Please tell how many of the lines below contain "plain", using only a number.
(Entries shown)
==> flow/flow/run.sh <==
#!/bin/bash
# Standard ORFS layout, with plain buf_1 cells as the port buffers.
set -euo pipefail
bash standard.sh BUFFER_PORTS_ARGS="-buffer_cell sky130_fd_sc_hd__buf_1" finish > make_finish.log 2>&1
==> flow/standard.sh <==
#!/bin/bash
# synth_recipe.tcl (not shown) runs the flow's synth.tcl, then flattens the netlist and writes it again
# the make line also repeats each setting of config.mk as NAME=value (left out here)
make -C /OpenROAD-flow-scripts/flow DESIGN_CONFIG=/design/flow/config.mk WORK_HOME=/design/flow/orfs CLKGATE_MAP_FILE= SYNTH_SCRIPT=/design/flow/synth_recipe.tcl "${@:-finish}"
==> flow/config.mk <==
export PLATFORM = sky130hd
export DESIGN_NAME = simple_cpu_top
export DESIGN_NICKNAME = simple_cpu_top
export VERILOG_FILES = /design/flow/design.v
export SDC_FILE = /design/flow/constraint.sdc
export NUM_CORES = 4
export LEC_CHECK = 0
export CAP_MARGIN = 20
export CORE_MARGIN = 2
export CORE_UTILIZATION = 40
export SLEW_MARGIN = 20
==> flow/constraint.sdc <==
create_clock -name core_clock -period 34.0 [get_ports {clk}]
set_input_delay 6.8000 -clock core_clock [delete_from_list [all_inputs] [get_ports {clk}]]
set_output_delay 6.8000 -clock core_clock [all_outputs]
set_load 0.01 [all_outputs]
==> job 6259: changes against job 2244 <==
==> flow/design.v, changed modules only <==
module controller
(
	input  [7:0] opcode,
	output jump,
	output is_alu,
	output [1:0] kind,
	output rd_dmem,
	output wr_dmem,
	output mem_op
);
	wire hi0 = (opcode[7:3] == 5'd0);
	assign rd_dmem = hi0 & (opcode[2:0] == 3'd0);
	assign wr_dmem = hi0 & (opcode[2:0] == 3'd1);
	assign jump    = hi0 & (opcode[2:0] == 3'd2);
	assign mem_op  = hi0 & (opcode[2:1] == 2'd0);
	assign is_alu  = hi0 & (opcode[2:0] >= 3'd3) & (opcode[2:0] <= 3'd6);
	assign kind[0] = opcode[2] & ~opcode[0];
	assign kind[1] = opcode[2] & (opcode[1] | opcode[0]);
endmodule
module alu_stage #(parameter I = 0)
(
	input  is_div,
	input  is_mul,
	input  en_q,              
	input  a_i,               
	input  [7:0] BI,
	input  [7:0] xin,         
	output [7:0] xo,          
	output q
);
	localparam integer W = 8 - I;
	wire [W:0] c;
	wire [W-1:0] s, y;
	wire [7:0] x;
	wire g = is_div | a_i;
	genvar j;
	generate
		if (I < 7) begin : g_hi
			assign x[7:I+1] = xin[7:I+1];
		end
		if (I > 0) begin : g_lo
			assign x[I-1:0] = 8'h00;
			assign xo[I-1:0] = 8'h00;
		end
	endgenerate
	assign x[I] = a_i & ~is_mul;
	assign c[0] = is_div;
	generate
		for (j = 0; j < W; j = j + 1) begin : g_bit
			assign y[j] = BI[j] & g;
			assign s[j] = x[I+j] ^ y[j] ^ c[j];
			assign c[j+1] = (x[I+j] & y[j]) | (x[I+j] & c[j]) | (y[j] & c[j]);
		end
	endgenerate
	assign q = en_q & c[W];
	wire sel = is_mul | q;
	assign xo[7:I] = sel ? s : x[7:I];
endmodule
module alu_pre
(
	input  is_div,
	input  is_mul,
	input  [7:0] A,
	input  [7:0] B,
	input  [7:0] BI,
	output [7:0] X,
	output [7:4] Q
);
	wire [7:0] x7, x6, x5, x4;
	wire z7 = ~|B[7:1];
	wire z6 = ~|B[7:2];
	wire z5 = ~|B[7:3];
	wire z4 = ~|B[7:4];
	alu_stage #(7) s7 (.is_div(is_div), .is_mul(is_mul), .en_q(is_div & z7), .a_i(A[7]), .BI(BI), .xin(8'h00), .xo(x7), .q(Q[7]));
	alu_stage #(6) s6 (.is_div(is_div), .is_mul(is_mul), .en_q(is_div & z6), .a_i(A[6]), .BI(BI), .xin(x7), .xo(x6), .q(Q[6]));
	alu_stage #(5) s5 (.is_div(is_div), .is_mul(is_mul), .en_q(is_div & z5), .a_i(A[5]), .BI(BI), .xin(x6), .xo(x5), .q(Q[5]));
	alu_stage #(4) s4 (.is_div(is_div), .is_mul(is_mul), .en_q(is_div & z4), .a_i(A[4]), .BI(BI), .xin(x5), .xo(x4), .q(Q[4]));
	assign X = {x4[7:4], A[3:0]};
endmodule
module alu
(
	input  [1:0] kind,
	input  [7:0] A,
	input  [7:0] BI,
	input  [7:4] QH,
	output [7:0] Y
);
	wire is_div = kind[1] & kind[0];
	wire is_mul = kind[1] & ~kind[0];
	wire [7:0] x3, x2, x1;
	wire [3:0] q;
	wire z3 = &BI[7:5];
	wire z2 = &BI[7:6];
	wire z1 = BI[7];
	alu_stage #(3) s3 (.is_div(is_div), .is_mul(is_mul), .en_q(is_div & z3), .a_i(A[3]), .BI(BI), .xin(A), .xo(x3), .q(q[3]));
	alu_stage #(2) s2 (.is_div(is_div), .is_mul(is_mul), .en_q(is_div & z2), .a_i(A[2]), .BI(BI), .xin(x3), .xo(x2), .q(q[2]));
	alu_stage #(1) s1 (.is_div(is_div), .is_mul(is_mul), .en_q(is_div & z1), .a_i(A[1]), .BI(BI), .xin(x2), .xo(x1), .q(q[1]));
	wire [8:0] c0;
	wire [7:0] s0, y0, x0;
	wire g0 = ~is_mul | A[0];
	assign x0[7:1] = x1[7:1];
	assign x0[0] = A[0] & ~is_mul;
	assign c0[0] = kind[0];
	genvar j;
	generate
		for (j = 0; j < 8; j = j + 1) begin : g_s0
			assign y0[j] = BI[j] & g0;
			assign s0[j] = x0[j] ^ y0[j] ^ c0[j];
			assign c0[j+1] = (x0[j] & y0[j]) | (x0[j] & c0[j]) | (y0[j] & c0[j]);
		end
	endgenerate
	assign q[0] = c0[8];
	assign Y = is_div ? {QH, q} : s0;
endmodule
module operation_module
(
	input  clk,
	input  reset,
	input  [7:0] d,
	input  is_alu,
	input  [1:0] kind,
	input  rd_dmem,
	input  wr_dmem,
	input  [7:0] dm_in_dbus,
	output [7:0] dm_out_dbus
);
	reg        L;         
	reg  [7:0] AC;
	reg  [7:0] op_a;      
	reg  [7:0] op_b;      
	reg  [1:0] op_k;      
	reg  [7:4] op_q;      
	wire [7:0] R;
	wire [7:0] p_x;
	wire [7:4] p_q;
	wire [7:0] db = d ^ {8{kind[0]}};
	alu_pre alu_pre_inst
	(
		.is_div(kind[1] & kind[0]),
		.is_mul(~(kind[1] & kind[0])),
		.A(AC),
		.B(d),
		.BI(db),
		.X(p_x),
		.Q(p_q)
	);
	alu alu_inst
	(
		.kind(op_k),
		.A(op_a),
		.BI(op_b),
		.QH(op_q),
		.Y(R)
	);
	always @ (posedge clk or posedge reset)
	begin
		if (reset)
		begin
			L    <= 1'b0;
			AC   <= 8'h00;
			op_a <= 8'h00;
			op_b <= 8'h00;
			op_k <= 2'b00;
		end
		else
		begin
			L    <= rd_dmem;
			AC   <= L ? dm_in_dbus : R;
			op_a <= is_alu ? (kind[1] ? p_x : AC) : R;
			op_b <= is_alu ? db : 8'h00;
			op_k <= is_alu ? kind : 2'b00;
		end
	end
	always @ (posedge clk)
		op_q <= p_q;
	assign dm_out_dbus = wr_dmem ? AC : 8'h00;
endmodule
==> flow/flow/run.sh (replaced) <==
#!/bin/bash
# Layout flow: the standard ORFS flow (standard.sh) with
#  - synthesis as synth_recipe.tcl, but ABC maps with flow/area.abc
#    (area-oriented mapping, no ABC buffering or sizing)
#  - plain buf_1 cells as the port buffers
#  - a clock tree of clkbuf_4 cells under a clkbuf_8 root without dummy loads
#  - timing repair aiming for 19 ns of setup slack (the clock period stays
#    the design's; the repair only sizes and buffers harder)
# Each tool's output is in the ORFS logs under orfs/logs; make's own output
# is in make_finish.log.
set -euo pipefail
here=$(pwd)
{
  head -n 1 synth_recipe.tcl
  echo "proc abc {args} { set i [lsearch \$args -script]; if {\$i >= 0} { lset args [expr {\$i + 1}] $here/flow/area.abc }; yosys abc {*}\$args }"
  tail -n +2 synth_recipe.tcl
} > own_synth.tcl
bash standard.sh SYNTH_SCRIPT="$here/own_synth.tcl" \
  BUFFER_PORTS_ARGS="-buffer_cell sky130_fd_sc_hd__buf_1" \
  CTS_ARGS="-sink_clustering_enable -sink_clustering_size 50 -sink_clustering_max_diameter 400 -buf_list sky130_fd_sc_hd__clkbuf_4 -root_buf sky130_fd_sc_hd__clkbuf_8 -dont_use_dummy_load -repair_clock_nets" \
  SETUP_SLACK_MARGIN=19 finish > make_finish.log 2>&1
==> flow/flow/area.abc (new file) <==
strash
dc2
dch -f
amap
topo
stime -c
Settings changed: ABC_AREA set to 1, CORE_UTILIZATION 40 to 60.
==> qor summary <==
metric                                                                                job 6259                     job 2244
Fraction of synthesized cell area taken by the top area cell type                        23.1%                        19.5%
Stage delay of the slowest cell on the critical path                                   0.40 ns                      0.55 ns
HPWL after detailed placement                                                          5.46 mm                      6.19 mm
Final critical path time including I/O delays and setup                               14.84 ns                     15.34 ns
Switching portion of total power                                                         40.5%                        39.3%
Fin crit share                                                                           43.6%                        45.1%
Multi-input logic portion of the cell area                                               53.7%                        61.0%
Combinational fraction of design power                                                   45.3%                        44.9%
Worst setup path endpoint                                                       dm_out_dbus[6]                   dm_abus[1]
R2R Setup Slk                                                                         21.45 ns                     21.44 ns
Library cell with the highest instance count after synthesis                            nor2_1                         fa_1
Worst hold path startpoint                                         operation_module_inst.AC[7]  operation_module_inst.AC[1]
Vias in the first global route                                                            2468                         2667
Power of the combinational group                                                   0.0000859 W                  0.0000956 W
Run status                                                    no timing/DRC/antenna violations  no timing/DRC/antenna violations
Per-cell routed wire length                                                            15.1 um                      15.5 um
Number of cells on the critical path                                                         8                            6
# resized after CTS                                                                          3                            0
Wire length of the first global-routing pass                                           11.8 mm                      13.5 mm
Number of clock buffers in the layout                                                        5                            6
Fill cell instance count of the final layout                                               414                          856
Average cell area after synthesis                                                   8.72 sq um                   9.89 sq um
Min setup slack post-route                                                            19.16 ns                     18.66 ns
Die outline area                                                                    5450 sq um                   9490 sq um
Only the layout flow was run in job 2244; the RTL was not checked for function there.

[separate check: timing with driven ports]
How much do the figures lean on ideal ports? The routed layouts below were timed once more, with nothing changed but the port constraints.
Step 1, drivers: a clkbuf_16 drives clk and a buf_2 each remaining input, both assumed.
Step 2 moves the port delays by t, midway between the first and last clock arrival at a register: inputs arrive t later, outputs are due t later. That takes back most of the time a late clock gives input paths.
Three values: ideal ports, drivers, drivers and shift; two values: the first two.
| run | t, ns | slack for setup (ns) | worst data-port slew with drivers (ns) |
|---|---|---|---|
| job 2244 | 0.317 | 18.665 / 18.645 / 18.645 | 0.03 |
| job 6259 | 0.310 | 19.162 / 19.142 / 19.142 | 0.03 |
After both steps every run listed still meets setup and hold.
(End Entries shown)
Solution to this exercise: 2